▸ **Records for this exercise**

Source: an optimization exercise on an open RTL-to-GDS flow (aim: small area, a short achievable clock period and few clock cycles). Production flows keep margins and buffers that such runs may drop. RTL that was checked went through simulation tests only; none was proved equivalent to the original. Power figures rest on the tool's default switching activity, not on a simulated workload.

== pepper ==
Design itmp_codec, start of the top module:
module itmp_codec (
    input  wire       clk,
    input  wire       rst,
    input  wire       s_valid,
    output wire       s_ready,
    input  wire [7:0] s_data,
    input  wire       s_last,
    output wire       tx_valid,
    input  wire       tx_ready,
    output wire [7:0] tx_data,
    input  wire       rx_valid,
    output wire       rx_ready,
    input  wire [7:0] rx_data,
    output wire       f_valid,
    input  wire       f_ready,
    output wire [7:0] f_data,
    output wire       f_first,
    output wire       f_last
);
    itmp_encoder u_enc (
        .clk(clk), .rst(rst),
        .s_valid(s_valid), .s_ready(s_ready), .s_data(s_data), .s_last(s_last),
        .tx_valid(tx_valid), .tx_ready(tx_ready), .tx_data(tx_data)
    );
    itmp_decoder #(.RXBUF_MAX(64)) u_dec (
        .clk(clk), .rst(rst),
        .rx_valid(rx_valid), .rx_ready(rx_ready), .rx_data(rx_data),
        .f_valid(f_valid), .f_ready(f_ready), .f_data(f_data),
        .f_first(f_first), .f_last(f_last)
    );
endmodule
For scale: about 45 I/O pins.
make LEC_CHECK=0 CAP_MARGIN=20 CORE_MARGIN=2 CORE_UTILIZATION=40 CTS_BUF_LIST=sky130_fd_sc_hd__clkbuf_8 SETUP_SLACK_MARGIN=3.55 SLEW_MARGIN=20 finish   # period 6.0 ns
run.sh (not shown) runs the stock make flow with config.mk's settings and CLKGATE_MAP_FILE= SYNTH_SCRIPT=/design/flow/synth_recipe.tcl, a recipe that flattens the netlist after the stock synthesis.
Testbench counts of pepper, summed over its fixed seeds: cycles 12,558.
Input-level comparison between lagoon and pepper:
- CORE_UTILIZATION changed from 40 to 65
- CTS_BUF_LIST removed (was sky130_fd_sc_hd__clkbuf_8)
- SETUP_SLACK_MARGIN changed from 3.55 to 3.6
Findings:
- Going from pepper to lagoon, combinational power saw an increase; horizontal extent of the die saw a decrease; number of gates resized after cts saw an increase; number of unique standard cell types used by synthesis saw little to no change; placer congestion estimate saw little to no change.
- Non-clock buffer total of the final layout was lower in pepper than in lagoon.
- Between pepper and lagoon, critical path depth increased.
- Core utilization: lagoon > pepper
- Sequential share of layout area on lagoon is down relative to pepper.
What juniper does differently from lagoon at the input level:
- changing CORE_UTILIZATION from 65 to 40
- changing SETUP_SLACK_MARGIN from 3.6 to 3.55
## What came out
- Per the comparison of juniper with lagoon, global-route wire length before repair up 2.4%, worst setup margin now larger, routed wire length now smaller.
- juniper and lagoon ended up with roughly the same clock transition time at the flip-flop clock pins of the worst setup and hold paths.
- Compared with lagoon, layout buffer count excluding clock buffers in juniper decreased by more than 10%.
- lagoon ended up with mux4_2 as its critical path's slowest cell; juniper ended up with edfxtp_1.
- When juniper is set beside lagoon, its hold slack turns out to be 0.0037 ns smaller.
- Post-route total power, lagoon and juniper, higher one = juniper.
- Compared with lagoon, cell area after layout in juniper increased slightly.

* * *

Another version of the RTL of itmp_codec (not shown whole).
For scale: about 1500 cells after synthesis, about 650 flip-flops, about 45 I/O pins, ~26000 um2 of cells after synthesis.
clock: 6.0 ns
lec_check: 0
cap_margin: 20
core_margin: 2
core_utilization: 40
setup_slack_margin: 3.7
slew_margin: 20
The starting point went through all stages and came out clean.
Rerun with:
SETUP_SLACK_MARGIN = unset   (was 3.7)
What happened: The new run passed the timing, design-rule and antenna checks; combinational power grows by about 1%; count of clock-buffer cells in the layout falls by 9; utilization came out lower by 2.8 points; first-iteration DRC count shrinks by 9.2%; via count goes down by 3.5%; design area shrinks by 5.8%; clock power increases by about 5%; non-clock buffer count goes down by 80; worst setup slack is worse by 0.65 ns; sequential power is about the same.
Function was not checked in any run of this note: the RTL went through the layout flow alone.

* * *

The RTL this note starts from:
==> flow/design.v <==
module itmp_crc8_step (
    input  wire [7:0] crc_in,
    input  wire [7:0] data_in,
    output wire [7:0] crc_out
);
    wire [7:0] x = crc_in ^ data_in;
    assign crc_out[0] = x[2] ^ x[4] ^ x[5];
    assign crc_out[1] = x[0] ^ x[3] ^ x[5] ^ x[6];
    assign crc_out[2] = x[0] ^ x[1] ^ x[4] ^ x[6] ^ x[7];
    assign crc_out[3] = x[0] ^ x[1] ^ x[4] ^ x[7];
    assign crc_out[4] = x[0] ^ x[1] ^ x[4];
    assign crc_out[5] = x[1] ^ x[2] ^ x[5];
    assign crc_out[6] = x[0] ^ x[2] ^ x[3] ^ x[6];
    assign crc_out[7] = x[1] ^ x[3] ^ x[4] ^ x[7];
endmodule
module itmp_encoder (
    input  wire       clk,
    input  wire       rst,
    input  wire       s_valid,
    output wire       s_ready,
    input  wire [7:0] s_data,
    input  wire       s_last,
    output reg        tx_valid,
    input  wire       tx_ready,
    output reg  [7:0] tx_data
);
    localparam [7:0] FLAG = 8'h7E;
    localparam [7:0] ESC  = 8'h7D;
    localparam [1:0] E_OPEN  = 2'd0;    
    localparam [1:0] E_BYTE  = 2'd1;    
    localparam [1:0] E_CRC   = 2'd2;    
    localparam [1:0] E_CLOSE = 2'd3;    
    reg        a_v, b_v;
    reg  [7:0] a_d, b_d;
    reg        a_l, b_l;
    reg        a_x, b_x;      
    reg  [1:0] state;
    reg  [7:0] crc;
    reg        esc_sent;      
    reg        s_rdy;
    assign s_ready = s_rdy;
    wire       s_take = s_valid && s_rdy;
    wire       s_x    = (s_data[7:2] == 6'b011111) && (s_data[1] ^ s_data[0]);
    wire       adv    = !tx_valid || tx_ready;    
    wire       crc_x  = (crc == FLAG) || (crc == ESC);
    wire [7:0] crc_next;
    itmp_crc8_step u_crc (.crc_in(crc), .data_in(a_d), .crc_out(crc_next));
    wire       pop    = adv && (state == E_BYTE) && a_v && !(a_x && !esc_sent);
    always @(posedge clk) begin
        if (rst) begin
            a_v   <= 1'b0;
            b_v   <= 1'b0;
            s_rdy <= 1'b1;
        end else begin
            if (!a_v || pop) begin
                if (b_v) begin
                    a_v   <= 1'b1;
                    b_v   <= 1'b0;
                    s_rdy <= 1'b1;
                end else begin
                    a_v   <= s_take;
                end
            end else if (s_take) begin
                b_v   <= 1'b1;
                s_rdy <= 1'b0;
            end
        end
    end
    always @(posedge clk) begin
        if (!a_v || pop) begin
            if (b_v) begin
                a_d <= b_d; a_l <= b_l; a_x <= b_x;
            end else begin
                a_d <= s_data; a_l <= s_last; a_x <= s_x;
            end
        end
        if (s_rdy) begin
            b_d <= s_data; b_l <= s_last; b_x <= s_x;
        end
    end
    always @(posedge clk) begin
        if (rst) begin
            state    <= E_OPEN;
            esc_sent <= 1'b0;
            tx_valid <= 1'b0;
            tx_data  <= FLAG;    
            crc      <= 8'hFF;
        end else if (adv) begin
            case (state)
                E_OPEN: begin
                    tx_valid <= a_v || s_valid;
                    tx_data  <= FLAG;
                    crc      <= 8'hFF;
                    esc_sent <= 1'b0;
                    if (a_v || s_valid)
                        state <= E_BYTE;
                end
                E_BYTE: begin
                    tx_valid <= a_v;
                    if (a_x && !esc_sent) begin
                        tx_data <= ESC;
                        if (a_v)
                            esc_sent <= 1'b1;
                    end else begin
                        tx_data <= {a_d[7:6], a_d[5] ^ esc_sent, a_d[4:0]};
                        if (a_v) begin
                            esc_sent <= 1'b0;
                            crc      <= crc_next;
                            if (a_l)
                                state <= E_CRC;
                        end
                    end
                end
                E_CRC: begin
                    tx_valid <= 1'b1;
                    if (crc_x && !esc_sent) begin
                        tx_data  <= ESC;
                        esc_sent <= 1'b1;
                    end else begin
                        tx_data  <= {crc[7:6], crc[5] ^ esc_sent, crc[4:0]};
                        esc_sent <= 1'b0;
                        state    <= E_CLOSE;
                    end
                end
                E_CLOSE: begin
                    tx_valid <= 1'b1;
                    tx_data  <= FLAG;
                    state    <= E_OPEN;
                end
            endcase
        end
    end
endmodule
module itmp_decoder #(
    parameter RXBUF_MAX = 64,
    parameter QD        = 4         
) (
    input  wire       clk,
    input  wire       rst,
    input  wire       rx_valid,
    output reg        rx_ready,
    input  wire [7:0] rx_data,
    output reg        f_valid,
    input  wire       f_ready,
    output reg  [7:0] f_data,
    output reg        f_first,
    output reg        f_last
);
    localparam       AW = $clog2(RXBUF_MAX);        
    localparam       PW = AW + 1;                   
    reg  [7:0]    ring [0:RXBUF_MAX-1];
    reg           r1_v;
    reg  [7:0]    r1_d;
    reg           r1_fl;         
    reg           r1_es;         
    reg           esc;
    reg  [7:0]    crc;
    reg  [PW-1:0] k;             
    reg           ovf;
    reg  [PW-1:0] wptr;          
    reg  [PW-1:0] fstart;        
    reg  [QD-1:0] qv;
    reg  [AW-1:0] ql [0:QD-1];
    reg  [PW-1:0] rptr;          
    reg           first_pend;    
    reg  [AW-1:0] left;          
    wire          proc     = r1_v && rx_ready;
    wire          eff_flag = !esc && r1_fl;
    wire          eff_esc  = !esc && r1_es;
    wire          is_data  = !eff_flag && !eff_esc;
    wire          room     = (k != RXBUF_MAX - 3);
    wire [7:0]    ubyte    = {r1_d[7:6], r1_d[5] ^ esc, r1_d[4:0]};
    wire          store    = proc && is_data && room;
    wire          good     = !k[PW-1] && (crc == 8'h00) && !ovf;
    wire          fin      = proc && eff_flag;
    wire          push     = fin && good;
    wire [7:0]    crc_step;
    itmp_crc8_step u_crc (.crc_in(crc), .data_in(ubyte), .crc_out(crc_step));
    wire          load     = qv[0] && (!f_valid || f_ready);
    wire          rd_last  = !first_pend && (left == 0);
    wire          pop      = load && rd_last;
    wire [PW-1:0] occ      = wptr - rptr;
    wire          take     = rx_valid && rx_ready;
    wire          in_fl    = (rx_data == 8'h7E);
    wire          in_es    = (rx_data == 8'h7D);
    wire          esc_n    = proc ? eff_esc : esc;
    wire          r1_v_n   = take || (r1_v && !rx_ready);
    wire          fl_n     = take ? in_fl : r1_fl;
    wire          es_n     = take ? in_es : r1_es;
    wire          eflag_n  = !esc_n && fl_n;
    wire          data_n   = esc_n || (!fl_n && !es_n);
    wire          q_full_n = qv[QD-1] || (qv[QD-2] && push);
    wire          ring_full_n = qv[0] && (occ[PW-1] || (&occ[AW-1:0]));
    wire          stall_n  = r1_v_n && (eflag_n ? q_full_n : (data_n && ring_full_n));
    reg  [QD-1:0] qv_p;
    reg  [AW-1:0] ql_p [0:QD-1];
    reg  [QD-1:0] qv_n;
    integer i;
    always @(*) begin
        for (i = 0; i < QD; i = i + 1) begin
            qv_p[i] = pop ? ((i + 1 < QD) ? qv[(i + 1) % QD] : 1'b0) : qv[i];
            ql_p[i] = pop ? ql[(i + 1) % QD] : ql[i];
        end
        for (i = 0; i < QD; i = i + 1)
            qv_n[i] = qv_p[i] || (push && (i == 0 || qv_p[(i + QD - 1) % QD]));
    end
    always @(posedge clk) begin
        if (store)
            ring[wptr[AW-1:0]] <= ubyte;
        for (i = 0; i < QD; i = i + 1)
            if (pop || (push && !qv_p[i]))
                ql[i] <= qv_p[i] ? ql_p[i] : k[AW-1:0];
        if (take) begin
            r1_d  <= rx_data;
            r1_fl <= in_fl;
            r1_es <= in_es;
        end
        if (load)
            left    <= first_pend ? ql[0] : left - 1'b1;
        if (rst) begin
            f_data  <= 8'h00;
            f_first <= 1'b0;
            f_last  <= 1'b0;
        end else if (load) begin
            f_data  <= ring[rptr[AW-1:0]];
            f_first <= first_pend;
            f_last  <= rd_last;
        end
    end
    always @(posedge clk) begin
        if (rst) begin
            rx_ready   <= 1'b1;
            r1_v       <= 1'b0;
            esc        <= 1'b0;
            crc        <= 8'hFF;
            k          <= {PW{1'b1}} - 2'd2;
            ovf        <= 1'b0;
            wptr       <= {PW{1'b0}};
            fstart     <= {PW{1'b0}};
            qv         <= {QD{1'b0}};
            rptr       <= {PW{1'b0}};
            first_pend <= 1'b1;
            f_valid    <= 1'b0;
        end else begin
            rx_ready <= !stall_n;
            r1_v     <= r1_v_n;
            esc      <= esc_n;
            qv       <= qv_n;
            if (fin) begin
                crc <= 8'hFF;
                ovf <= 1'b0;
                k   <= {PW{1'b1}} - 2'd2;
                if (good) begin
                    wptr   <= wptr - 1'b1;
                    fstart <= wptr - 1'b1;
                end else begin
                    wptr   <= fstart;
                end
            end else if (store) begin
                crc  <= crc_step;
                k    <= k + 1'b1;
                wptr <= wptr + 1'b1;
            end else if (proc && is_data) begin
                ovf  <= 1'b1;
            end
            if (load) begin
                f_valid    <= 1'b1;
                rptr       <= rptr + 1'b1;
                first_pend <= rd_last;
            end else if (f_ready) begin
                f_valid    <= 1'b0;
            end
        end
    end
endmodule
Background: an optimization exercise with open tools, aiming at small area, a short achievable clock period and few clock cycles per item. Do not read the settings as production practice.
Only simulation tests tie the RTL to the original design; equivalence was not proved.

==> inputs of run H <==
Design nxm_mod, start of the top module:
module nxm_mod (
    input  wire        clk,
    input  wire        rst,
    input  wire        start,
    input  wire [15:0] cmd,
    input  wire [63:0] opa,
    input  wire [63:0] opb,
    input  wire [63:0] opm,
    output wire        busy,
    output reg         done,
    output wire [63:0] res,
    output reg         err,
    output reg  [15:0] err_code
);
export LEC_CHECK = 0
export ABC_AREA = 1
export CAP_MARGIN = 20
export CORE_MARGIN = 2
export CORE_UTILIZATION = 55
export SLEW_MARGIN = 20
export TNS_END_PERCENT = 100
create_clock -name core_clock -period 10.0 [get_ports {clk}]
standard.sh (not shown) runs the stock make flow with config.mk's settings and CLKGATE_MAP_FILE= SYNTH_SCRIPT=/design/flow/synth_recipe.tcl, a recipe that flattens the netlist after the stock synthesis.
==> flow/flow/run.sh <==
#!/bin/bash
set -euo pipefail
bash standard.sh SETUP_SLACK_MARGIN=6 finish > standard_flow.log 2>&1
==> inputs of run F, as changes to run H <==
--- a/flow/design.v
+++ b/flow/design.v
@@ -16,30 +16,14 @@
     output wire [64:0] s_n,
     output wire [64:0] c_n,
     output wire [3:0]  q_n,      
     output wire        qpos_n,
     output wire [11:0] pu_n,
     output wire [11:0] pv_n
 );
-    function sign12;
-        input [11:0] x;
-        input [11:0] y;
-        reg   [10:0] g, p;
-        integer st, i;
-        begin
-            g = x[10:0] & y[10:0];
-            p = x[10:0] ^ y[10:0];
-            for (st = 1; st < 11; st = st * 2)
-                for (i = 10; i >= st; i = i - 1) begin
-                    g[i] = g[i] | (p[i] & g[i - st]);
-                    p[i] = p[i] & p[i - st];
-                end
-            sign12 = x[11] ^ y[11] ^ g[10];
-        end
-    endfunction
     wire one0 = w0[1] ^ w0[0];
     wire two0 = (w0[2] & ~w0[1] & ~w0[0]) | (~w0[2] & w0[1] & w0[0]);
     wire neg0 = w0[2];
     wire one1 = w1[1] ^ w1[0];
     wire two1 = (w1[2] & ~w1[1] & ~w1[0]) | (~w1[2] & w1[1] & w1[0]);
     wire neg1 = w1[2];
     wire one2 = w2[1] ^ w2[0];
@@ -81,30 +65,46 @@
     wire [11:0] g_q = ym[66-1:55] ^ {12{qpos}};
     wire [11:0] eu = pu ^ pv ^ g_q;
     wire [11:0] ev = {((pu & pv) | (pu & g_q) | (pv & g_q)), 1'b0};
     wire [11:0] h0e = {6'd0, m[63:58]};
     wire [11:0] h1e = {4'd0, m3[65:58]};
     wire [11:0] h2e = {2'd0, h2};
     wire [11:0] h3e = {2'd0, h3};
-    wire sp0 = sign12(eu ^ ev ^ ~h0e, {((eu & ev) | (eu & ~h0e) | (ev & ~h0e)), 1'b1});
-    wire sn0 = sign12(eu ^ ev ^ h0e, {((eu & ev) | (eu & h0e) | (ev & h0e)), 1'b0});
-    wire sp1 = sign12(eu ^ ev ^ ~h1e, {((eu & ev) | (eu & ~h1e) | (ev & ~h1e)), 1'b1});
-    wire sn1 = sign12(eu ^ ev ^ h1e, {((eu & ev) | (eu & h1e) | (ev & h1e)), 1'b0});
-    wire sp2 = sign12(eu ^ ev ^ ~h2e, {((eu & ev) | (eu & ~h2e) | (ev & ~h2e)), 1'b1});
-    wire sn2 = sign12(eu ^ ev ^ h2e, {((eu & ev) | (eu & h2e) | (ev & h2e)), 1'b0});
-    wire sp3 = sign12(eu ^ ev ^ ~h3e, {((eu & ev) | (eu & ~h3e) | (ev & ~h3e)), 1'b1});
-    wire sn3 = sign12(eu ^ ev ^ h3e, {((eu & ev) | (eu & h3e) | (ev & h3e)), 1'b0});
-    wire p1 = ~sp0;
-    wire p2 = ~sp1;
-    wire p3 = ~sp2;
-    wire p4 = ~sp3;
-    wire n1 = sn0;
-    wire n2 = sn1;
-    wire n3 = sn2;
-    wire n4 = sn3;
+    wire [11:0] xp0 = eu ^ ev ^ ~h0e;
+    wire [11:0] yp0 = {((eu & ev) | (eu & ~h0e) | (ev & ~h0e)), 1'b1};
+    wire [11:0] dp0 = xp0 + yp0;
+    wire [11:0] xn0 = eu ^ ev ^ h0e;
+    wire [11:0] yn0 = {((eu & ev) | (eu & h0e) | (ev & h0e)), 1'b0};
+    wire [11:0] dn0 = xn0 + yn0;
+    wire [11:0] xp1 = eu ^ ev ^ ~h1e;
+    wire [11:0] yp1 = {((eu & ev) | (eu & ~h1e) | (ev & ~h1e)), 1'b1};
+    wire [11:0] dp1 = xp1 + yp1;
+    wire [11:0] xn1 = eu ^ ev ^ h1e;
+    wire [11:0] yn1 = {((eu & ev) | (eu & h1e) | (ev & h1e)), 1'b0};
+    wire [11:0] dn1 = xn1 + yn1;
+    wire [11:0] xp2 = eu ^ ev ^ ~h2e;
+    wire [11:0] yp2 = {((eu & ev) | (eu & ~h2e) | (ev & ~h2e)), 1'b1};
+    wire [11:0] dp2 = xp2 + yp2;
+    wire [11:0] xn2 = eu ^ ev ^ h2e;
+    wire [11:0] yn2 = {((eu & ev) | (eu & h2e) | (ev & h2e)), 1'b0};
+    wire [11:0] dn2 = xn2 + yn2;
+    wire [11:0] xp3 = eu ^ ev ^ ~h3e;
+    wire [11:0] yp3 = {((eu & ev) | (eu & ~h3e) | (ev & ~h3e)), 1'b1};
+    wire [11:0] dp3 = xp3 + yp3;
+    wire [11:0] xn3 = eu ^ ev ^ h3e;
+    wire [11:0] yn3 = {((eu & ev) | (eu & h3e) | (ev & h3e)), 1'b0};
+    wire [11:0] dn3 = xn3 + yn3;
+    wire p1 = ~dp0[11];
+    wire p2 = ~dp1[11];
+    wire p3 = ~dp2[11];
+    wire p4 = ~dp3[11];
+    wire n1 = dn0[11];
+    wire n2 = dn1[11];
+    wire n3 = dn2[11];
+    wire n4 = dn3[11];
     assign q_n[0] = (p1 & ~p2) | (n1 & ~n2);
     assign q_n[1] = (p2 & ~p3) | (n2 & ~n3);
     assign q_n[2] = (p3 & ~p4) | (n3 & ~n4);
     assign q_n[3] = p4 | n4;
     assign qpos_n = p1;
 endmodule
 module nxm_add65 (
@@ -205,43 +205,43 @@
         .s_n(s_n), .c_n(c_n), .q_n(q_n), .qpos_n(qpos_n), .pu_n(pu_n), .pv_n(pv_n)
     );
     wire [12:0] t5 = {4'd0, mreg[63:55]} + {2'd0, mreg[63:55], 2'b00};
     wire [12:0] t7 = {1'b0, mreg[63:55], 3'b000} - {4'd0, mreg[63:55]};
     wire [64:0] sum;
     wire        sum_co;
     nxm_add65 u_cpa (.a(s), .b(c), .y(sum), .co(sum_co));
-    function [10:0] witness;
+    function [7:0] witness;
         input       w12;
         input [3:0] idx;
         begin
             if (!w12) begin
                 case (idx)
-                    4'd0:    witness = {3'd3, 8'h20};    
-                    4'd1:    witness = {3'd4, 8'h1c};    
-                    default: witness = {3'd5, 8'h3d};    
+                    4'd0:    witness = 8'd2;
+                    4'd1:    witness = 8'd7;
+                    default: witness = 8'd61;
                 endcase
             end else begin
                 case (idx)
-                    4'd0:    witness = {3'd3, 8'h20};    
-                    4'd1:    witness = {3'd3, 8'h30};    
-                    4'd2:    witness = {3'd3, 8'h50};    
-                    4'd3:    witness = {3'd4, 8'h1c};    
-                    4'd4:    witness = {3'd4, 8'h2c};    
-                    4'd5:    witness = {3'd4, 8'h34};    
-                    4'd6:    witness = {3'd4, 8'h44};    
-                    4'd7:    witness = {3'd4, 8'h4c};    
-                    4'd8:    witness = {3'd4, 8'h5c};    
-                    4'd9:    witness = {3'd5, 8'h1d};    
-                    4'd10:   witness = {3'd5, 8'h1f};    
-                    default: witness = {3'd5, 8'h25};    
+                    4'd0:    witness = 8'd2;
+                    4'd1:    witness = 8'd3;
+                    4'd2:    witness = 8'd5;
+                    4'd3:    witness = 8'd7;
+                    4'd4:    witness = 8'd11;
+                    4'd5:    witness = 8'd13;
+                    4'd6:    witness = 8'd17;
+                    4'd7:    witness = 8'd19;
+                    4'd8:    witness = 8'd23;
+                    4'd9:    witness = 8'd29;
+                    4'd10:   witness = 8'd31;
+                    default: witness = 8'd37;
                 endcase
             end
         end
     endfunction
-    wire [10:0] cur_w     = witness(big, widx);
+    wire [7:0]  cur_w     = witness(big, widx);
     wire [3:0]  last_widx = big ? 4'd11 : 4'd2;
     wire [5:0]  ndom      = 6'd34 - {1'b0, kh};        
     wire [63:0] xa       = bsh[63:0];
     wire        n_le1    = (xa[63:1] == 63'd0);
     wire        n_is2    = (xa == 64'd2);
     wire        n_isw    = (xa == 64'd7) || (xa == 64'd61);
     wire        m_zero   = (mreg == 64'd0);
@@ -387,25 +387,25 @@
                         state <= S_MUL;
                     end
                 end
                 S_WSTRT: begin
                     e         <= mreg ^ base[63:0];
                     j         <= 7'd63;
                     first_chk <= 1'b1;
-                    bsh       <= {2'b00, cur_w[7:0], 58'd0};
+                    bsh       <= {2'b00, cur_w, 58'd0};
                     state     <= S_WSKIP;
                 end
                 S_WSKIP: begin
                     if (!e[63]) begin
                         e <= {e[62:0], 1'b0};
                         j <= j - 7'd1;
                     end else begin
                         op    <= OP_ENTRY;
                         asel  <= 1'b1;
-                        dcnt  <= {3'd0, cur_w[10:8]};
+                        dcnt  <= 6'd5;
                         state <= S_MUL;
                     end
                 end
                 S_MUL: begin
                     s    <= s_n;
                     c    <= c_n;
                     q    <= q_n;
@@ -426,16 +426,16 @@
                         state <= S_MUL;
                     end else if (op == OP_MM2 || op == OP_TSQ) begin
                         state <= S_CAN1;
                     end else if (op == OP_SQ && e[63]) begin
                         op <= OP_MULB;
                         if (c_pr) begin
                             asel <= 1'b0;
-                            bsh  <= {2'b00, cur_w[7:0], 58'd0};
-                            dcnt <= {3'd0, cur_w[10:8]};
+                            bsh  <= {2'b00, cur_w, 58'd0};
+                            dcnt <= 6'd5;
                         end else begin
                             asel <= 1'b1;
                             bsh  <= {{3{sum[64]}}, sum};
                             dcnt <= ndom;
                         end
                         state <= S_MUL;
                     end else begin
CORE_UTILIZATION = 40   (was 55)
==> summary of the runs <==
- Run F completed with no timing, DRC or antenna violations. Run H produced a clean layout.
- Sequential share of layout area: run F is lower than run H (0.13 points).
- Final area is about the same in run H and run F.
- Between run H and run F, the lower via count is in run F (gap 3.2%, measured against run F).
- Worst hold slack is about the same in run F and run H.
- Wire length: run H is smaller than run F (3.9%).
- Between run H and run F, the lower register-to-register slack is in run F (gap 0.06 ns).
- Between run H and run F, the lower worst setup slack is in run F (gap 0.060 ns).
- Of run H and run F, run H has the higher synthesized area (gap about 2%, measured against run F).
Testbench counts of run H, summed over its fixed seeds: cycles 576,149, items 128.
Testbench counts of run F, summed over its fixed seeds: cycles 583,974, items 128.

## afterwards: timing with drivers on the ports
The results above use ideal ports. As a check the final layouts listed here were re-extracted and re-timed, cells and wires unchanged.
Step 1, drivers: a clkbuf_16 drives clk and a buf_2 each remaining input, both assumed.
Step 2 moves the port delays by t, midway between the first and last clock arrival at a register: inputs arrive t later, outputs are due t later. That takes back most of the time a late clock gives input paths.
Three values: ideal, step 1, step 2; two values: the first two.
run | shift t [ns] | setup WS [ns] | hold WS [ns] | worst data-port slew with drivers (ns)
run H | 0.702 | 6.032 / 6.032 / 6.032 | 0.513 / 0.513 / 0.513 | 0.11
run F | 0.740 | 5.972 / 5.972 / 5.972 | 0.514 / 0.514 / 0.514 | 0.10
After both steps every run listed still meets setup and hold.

▸ **Your instructions**
Take every line from the data above that holds "than" and copy it out.

▸ **Solution**
- Non-clock buffer total of the final layout was lower in pepper than in lagoon.
- Compared with lagoon, layout buffer count excluding clock buffers in juniper decreased by more than 10%.
- Sequential share of layout area: run F is lower than run H (0.13 points).
- Wire length: run H is smaller than run F (3.9%).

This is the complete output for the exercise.